隣接する埠頭にウオーターフロント再開発計画で2000年にふくしま海洋科学館・アクアマリンふくしま(以下アクアマリン)が開館した。
アクアマリンは、「ショーがない環境水族館」を看板にしている。開館以来、インドネシアとアフリカのシーラカンスの調査に取り組んできた。
また、サンマのような水産重要種の生態解明に取り組み、常設展示に成功している。
自然との共存、持続可能性・サステイナビリテイを教育普及活動の柱にしている。今回は、この活動の一環として毎春、回を重ねている「メヒカリサミット」を話題にしよう。

いわき市が2001年、水産振興策として市の魚を制定するために、漁業組合関係者、水産試験場、消費者を代表する委員からなる選定委員会を設けたことが契機になった。水族館館長の筆者が選考委員長に任命された。
委員会は、漁協を含む生産者委員と主婦や料理研究家など消費者委員の間で議論がかみ合わなかった。金額の大きいカツオやサンマ、アンコウなどが生産者側に支持された。水産試験場は生産者側に肩入れせざるをえない立場だった。
しかし、カツオは土佐、サンマは気仙沼(当時)、アンコウは常磐がすでにブランド化していた。消費者側委員には安くておいしいメヒカリが支持された。

メヒカリは地方名、和名マルアオメエソ、英名はグリーンアイ、15㎝ばかりの深海性のハダカイワシ目の小魚で太平洋岸の九州からいわき沖までの各地の大陸棚に生息するが、地元消費の雑魚にしかすぎなかった。大きな目が緑色に光る。議論に終止符を打ったのは市民アンケートだった。メヒカリがカツオやヤナギムシガレイを引き離して廉価でおいしいと支持された。2001年10月にいわき市はメヒカリを市の魚に条例制定した。

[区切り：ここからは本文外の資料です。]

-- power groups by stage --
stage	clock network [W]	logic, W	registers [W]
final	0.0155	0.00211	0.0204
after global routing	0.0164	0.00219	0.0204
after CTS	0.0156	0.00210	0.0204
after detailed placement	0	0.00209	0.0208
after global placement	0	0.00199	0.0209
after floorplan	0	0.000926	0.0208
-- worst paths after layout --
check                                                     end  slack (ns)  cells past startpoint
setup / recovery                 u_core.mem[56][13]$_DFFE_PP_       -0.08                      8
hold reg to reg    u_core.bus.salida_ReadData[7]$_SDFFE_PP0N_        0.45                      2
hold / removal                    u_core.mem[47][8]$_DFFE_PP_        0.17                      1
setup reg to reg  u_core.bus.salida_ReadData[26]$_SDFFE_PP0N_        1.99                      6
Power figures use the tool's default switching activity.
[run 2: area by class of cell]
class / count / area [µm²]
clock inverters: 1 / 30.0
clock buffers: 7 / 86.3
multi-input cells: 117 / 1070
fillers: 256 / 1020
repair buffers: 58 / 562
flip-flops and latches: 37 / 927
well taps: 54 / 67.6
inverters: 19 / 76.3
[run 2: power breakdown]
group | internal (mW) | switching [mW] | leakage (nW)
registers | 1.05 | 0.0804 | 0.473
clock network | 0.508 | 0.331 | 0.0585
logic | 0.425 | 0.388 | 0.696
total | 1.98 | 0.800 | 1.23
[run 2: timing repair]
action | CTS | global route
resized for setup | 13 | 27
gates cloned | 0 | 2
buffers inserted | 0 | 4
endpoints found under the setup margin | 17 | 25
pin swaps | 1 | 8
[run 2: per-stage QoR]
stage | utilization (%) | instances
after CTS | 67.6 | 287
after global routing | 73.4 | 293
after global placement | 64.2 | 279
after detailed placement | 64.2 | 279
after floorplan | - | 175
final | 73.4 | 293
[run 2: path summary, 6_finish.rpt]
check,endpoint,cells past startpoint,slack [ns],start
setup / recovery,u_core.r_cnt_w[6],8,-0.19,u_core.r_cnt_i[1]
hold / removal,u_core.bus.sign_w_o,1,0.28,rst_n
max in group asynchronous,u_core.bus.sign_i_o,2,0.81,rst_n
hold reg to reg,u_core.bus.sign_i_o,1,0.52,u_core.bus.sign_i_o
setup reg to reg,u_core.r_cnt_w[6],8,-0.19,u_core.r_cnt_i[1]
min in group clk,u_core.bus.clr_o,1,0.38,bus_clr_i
===== config.mk =====
export PLATFORM = sky130hd
export DESIGN_NAME = pu_msp430_wakeup_ctrl
export DESIGN_NICKNAME = d
export VERILOG_FILES = /design/src/rtl/pu_msp430_wakeup_ctrl.sv
export SDC_FILE = /design/constraint.sdc
export NUM_CORES = 1
export LEC_CHECK = 0
export CORE_UTILIZATION = 49
export DETAILED_ROUTE_END_ITERATION = 8
export PLACE_DENSITY = 0.89
export SYNTH_ARGS = -nofsm -noshare
export SYNTH_HDL_FRONTEND = slang
export SYNTH_SLANG_ARGS = --single-unit

===== constraint.sdc =====
create_clock -name mclk -period 1.65 [get_ports mclk]
set_input_delay 0.33 -clock mclk [delete_from_list [all_inputs] [get_ports mclk]]
set_output_delay 0.33 -clock mclk [all_outputs]
set_load 0.01 [all_outputs]

===== src/rtl/pu_msp430_wakeup_ctrl.sv =====
// Wakeup controller for a bank of asynchronous wakeup capture cells.
// Synchronizes the cell flags and masks them. Picks the lowest pending
// index and hands it to the requester with a req/ack handshake. After the
// ack it pulses that cell's clear and waits for the flag to drop. A cell
// that never releases raises a sticky error.
module pu_msp430_wakeup_ctrl #(
  parameter int NSRC        = 8,
  parameter int SYNC_STAGES = 2,
  parameter int CLR_CYCLES  = 2,
  parameter int TMO_CYCLES  = 16,
  localparam int IDW        = (NSRC > 1) ? $clog2(NSRC) : 1
) (
  input  logic            mclk,
  input  logic            puc_rst,
  input  logic [NSRC-1:0] wkup_in,
  input  logic [NSRC-1:0] wkup_en,
  input  logic            wkup_ack,
  input  logic            err_clr,
  output logic [NSRC-1:0] wkup_clear,
  output logic            wkup_req,
  output logic [IDW-1:0]  wkup_id,
  output logic [NSRC-1:0] wkup_pend,
  output logic            wkup_err
);

  // Clear counter holds CLR_CYCLES-1 down to 0; timeout counter holds TMO_CYCLES.
  localparam int CCW = (CLR_CYCLES > 1) ? $clog2(CLR_CYCLES) : 1;
  localparam int TCW = $clog2(TMO_CYCLES + 1);

  typedef enum logic [1:0] {
    IDLE     = 2'd0,
    REQ      = 2'd1,
    CLEAR    = 2'd2,
    WAIT_LOW = 2'd3
  } state_t;

  state_t          state_q, state_d;
  logic            req_q, req_d;
  logic [IDW-1:0]  id_q, id_d;
  logic [NSRC-1:0] clear_q, clear_d;
  logic [CCW-1:0]  clr_cnt_q, clr_cnt_d;
  logic [TCW-1:0]  tmo_cnt_q, tmo_cnt_d;
  logic            err_q, err_d;
  logic            err_set;

  logic [NSRC-1:0] sync_q [SYNC_STAGES];
  logic [NSRC-1:0] sync_d [SYNC_STAGES];
  logic [NSRC-1:0] wkup_sync;

  logic [IDW-1:0]  sel;
  logic [NSRC-1:0] id_onehot;
  logic            pend_sel;
  logic            sync_sel;

  // Synchronizer chain: stage 0 samples the raw cell flags, each later stage
  // samples the one before it.
  always_comb begin
    sync_d[0] = wkup_in;
    for (int s = 1; s < SYNC_STAGES; s++) begin
      sync_d[s] = sync_q[s-1];
    end
  end

  // Synchronizer registers.
  always_ff @(posedge mclk) begin
    for (int s = 0; s < SYNC_STAGES; s++) begin
      if (puc_rst) begin
        sync_q[s] <= '0;
      end else begin
        sync_q[s] <= sync_d[s];
      end
    end
  end

  assign wkup_sync = sync_q[SYNC_STAGES-1];
  assign wkup_pend = wkup_sync & wkup_en;

  // Fixed-priority pick. Scanning from the top down lets the lowest index win.
  always_comb begin
    sel = '0;
    for (int i = NSRC - 1; i >= 0; i--) begin
      if (wkup_pend[i]) begin
        sel = IDW'(i);
      end
    end
  end

  // Selecting through a one-hot mask keeps index decode in range for any NSRC.
  assign id_onehot = NSRC'(1) << id_q;
  assign pend_sel  = |(wkup_pend & id_onehot);
  assign sync_sel  = |(wkup_sync & id_onehot);

  // Next-state and next-output logic for the handshake and clear sequencer.
  always_comb begin
    state_d   = state_q;
    req_d     = req_q;
    id_d      = id_q;
    clear_d   = clear_q;
    clr_cnt_d = clr_cnt_q;
    tmo_cnt_d = tmo_cnt_q;
    err_set   = 1'b0;

    case (state_q)
      IDLE: begin
        req_d   = 1'b0;
        clear_d = '0;
        if (|wkup_pend) begin
          id_d    = sel;
          req_d   = 1'b1;
          state_d = REQ;
        end
      end

      REQ: begin
        // An ack beats a withdrawal in the same cycle.
        if (wkup_ack) begin
          req_d     = 1'b0;
          clear_d   = id_onehot;
          clr_cnt_d = CCW'(CLR_CYCLES - 1);
          state_d   = CLEAR;
        end else if (!pend_sel) begin
          req_d   = 1'b0;
          state_d = IDLE;
        end
      end

      CLEAR: begin
        if (clr_cnt_q == '0) begin
          clear_d   = '0;
          tmo_cnt_d = TCW'(TMO_CYCLES);
          state_d   = WAIT_LOW;
        end else begin
          clr_cnt_d = clr_cnt_q - 1'b1;
        end
      end

      WAIT_LOW: begin
        // A cell still high after TMO_CYCLES checks is reported stuck.
        if (!sync_sel) begin
          state_d = IDLE;
        end else if (tmo_cnt_q <= TCW'(1)) begin
          tmo_cnt_d = '0;
          err_set   = 1'b1;
          state_d   = IDLE;
        end else begin
          tmo_cnt_d = tmo_cnt_q - 1'b1;
        end
      end

      default: begin
        req_d   = 1'b0;
        clear_d = '0;
        state_d = IDLE;
      end
    endcase

    // A new timeout takes priority over a simultaneous clear request.
    err_d = err_set | (err_q & ~err_clr);
  end

  // State, handshake, clear and error registers.
  always_ff @(posedge mclk) begin
    if (puc_rst) begin
      state_q   <= IDLE;
      req_q     <= 1'b0;
      id_q      <= '0;
      clear_q   <= '0;
      clr_cnt_q <= '0;
      tmo_cnt_q <= '0;
      err_q     <= 1'b0;
    end else begin
      state_q   <= state_d;
      req_q     <= req_d;
      id_q      <= id_d;
      clear_q   <= clear_d;
      clr_cnt_q <= clr_cnt_d;
      tmo_cnt_q <= tmo_cnt_d;
      err_q     <= err_d;
    end
  end

  assign wkup_clear = clear_q;
  assign wkup_req   = req_q;
  assign wkup_id    = id_q;
  assign wkup_err   = err_q;

endmodule


After elaboration in Yosys (flattened, before gate mapping)
Memory sizes are Yosys's and may differ from the RTL's.
Index checks and enable logic that the tools add are counted.
{"block": "classes", "n_addsub": 2, "multipliers": 0, "div": 0, "order_cmp": 1, "n_eq_ne": 9, "shift": 1, "mux": 37, "bitwise_logic": 8, "n_reduce_logical": 14}
{"operator": "8-bit 2-to-1 mux", "n": 4}
{"operator": "8-bit AND", "n": 3}
{"operator": "3-bit 2-to-1 mux", "n": 8}
{"operator": "8-bit case mux with 3 select lines", "n": 1}
{"operator": "8-bit OR reduction", "n": 3}
{"operator": "5-bit 2-to-1 mux", "n": 3}
{"operator": "2-bit 2-to-1 mux", "n": 6}
{"operator": "1-bit 2-to-1 mux", "n": 11}
{"operator": "5-bit case mux with 2 select lines", "n": 1}
{"operator": "2-bit inequality test (second input constant)", "n": 4}
{"operator": "2-bit case mux with 4 select lines", "n": 1}
{"operator": "1-bit by 3-bit << shifter with 8-bit output (first input constant)", "n": 1}
{"operator": "3-bit inequality test (second input constant)", "n": 2}
{"operator": "2-bit AND reduction", "n": 3}
{"operator": "3-bit AND reduction", "n": 2}
{"operator": "2-bit nonzero test", "n": 3}
{"operator": "5-bit by 1-bit less-or-equal comparator with 1-bit output (second input constant)", "n": 1}
{"operator": "5-bit by 1-bit subtractor with 5-bit output (second input constant)", "n": 1}
{"operator": "2-bit equality test (second input constant)", "n": 2}
{"operator": "1-bit case mux with 2 select lines", "n": 2}
{"operator": "4-bit AND reduction", "n": 1}
{"operator": "1-bit bitwise OR", "n": 3}
{"operator": "3-bit nonzero test", "n": 1}
{"operator": "2-bit by 1-bit equality test with 1-bit output (second input constant)", "n": 1}
{"operator": "4 further kinds", "n": 4}
{"block": "totals", "reg_bits": 21, "latch_bits": 0, "mem_bits_rw": 16, "mem_bits_ro": 0, "n_memories": 1}
{"memory": "sync_q", "depth": 2, "word_bits": 8, "read_ports": 2, "rd_ports_with_merged_regs": 0, "write_ports": 2, "line_no": "46", "rtl": "logic [NSRC-1:0] sync_q [SYNC_STAGES];"}

Depth between registers and ports, before layout
{"block": "depth", "ltp_word": 9, "depth_mapped": 7, "ltp_nobuf": 6}

Least setup slack after synthesis
No wires, ideal clock.
{"block": "synth_path", "path_kind": "register to register", "startpoint": "reg id_q[1] (netlist: wkup_id[1])", "endpoint": "reg tmo_cnt_q[1]", "setup_ps": 71, "arrival_time_ps": 1530, "required_ps": 1579, "setup_slack_ps": 49, "stages_incl_launch_ff": 8, "n_path_buf": 2, "cell_sequence": "dfxtp_1 > buf_6 > mux2_4 > o22ai_2 > nor3_2 > buf_6 > a211o_1 > a21oi_1"}
{"block": "synth_between", "elab_chain_cells": 5}
{"item": "start: declaration", "line_no": "39", "rtl": "logic [IDW-1:0] id_q, id_d;"}
{"item": "start signal: assignment", "line_no": "174", "rtl": "id_q <= id_d;"}
{"item": "1-bit by 3-bit << shifter with 8-bit output", "line_no": "89", "rtl": "assign id_onehot = NSRC'(1) << id_q;"}
{"item": "8-bit AND", "line_no": "91", "rtl": "assign sync_sel = |(wkup_sync & id_onehot);"}
{"item": "8-bit OR reduction", "line_no": "91"}
{"item": "2-bit inequality test (no source line)"}
{"item": "3-bit AND reduction (no source line)"}
{"item": "end signal: assignment", "line_no": "177", "rtl": "tmo_cnt_q <= tmo_cnt_d;"}
{"item": "end: declaration", "line_no": "42", "rtl": "logic [TCW-1:0] tmo_cnt_q, tmo_cnt_d;"}
Every way passes these cells.
A chain may end at the register's enable or synchronous reset.

Worst setup path after layout
{"block": "layout_path", "startpoint": "reg id_q[0] (netlist: wkup_id[0])", "endpoint": "reg tmo_cnt_q[0]"}
Same word-level chain as after synthesis.

==> results.toml <==
[detailed_routing]
drc = 0
drt_wl_total_um = 4920
dr.first_iter.drc_count = 174
via_per_inst = 5.68
routed-via-count = 1857
drt-pass1-iter-count = 4
drt.antenna.violating_nets = 0
wire_per_inst_um = 15.0

[global_route]
grt-ovfl-total = 0
grtUsageMet1_pct = 29.0
track_usage_pct = 25.1
top_usage_layer = "met2"
grt_antenna_before_repair = 0
grtUsageMet3_pct = 7.17
first_global_vias = 1778
grt_use_met2_pct = 43.0
grt_pass1_wl_um = 7720
grt_max_degree = 22

[sta]
worst_pin_slew_ps = 466
setup_viol = 0
hold_viol = 0
fmax_ghz = 0.613
rsz0062_at_grt = "true"
relSlewSlack_pct = 68.9
tns_ps = 0
maxSlewViolCount = 0
setup_slack_ps = 17.5
finalClockSkew_ps = 9.86
hold_ws_ps = 437
min_period_ps = 1630
timing.final.crit_share_pct = 98.9

[clock_network]
clk_latency_ps = 350
cts.sinks = 37
cts_tree = "yes"
htree_levels = 2
ctsHoldBuffers = 0
cts-root-buf = "clkbuf_4"
cts_buffers = 5
clk_pin_slew_ps = 120
clockBufferDepth = 2

[power_and_ir_drop]
p_comb_share_pct = 22.9
seqPwrFrac_pct = 46.0
p_leak_nw = 1.14
power_mw = 2.10
p_sw_mw = 0.598
intPower_mw = 1.50
powerDensity_mw_per_mm2 = 793
clkPwrFrac_pct = 31.0
irDropWorstVdd_mv = 0.703
swShare_pct = 28.5

[cells_and_area]
final_area_mm2 = 0.00265
fin_cells = 327
area_delta_synth_final_pct = 48.6
utilization_pct = 77.5
nNetsFinal = 302
n_antenna_cell = 0
drive_gt1_share_pct = 24.6

[synthesis]
synth.distinct_cells = 49
synth_seq_cells = 37
synth_top_area_cell = "dfxtp_1"
syn_inst = 206
post-synth-top-count-cell = "dfxtp_1"
ys_warn_count = 0
ys.flop_type = "dfxtp_1"
synth.top_cell.area_share_pct = 41.6
synth_nets = 228
yosysSeqAreaShare_pct = 41.6
synth_common_cells = "dfxtp_1 (37), nor2_1 (20), nor2b_1 (19)"
async_flop_share_pct = 0
syn_area_per_cell_um2 = 8.65
synth_edf_count = 0
syn_area_mm2 = 0.00178
synthTopCellsByArea = "dfxtp_1 (42%), nor2b_1 (6.7%), a21oi_1 (5.1%)"

[floorplanning]
die_area_mm2 = 0.00388
die_w_um = 62.3
die_h_um = 62.3
fp-row-count = 21
initial_core_util_pct = 52.2
io_pins = 41
core_mm2 = 0.00342

[critical_path]
crit_top_cell = "buf_6"
path_buf_inv = 2
critPathKind = "flop to flop"
crit_required_ps = 1930
r2r_slack_ps = 20
endpoint_kind = "flop"
start_kind = "flop"
worstPathCellList = "buf_6 -> or2b_4 -> o22ai_4 -> nor3_4 -> buf_6 -> nand2_4 -> a211oi_2"
crit_path_max_incr_delay_ps = 370
crit_fanout = 7
crit_slowest_cell = "dfxtp_2"
crit_arrival_ps = 1910
critical-path-top-delay-family = "simple AND/OR/NAND/NOR gates"

[run_status]
status = "complete, no violations"

[placed_design]
port_buffers = 40
post_dp_cell_area_mm2 = 0.00245
dp_slack_ps = -203
dp_hpwl_um = 3260
dp_cells = 315
gp_congestion = 0.889

[hold_path]
hp-class = "flop to flop"

[flow_run]
max_cap_violations = 0
## cell usage in the layout, fill, tap and decap left out, types with 2 or more instances in the layout
cell / Yosys / layout
o21ai_0: 3 / 3
o21a_1: 3 / 3
nand4_1: 3 / 3
dfxtp_1: 37 / 32
clkdlybuf4s50_1: 0 / 28
dfxtp_2: 0 / 5
mux2_4: 2 / 2
nand3_1: 2 / 2
inv_1: 9 / 9
nand2_1: 16 / 15
clkbuf_4: 0 / 5
nor2_1: 20 / 20
a211oi_2: 1 / 2
dlygate4sd2_1: 0 / 11
nand4b_1: 3 / 3
buf_6: 2 / 5
nor4_2: 0 / 2
a21oi_1: 18 / 18
nand3b_1: 4 / 4
ha_1: 2 / 2
a31oi_1: 2 / 2
buf_4: 0 / 33
and2_1: 5 / 5
nor2b_1: 19 / 18
a22oi_1: 4 / 4
nor3_1: 11 / 11
## worst paths after layout
check	start	endpoint	depth (start not counted)
hold / removal	sync_q[0][1]$_SDFF_PP0_	sync_q[1][1]$_SDFF_PP0_	1
setup / recovery	wkup_id[0]$_SDFFE_PP0P_	tmo_cnt_q[0]$_SDFFE_PP0P_	7
hold reg to reg	sync_q[0][1]$_SDFF_PP0_	sync_q[1][1]$_SDFF_PP0_	1
setup reg to reg	wkup_id[0]$_SDFFE_PP0P_	tmo_cnt_q[0]$_SDFFE_PP0P_	7
## power by group through the flow
| stage | clock [mW] | combinational, mW | sequential, mW |
|---|---|---|---|
| 2_1_floorplan | 0 | 0.218 | 0.981 |
| 3_3_place_gp | 0 | 0.402 | 0.980 |
| 3_5_place_dp | 0 | 0.413 | 0.982 |
| 4_1_cts | 0.644 | 0.428 | 0.962 |
| 5_1_grt | 0.707 | 0.514 | 0.971 |
| 6_report | 0.651 | 0.482 | 0.967 |
## cell type report
type / count / area, um^2
well taps: 46 / 57.6
multi-input cells: 148 / 1010
inverters: 9 / 33.8
flip-flops and latches: 37 / 747
fillers: 218 / 768
clock buffers: 5 / 37.5
repair buffers: 79 / 713
clock inverters: 3 / 46.3
## cell families (layout without fill, tap and decap cells)
group                    Yosys count  count (layout)  synth area share, %
adder cells (fa/ha/maj)            2               2                 1.40
multiplexers                       2               2                 1.69
buffers and inverters             21              96                 5.48
AND/OR/NAND/NOR                   94              94                 29.5
flip-flops                        37              37                 41.6
AO/OA/AOI/OAI                     50              50                 20.4
## metal layers
metal / wire length [um] / vias up
li1: - / 880
met1: 1980 / 862
met2: 2440 / 94
met3: 339 / 21
met4: 161 / 0
met5: 0 / -
## worst reg2reg max path: stages (launching register included)
cell      delay (ps)
dfxtp_2          370
buf_6            120
or2b_4           220
o22ai_4           80
nor3_4           330
buf_6            170
nand2_4           60
a211oi_2         220
## what timing repair did
item	in CTS	in global routing
pin swaps	2	7
setup buffers	2	2
setup endpoints to repair	20	15
resized for setup	20	14
## sequential cells by signal, indices dropped and copies added (netlist names), named ones only
name	count
wkup_id	3
wkup_req	1
wkup_err	1
clr_cnt_q	1
state_q	1
wkup_clear	8
sync_q	16
tmo_cnt_q	5
Note: power is estimated with default switching activity, not from simulation.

水槽の中のマルアオメエソ(メヒカリ) 水槽の中のマルアオメエソ(メヒカリ)

メヒカリをいわき市の魚に制定した意義は、消費者不在の感があった水産行政のヒットであった。
庶民の魚が市のシンボルとなった。メヒカリはその分類も生態も謎の多い魚である。いわき市はメヒカリの生態調査研究を2年にわたり水産試験場ではなくアクアマリンふくしまに委託した。アクアマリンふくしまは、大学や水産試験場と協同して研究に取り組んだ。
研究報告会は2005年3月に第一回「メヒカリサミット」として開催された。
メヒカリの栄養学的分析も付け加わった。小名浜漁協女性部による、メヒカリの空揚げ付きであるから、地元公民館に多くの聴衆が集まった。 サミットは毎年回を重ね、今年は第四回目の開催になる。メヒカリのふ化稚魚は、推定される東シナ海の産卵場から、黒潮に乗って浮遊しつつ北上する。
九州、駿河湾、いわき沖に着底するまで鱗に刻まれた日輪が距離に比例して増加することなどが明らかになった。メヒカリの全生活史解明は未だに至ってはいない。
しかし、すでに水産物としてはブランド化された。めひかりの空揚げはいわきはもとより、東京の居酒屋でも、つまみの人気メニューになっている。
アンコウも緑目であり幼魚期の生活史が明らかでない。幼魚が変態しつつ黒潮分流に流され常磐いわき沖に着底して成長することはアオメエソと共通である。
小名浜漁協女性部がアンコウの吊るし切りを披露し、一同アンコウ汁に舌鼓を打ったものだ。水産物の消費者行政が欠落していたようである。
アクアマリンふくしまはメヒカリサミットによって、生産者と研究者と消費者の仲立ちとなって、持続可能性サ・ステイナビリテイの意味を消費者に伝えるメッセンジャーでありたい。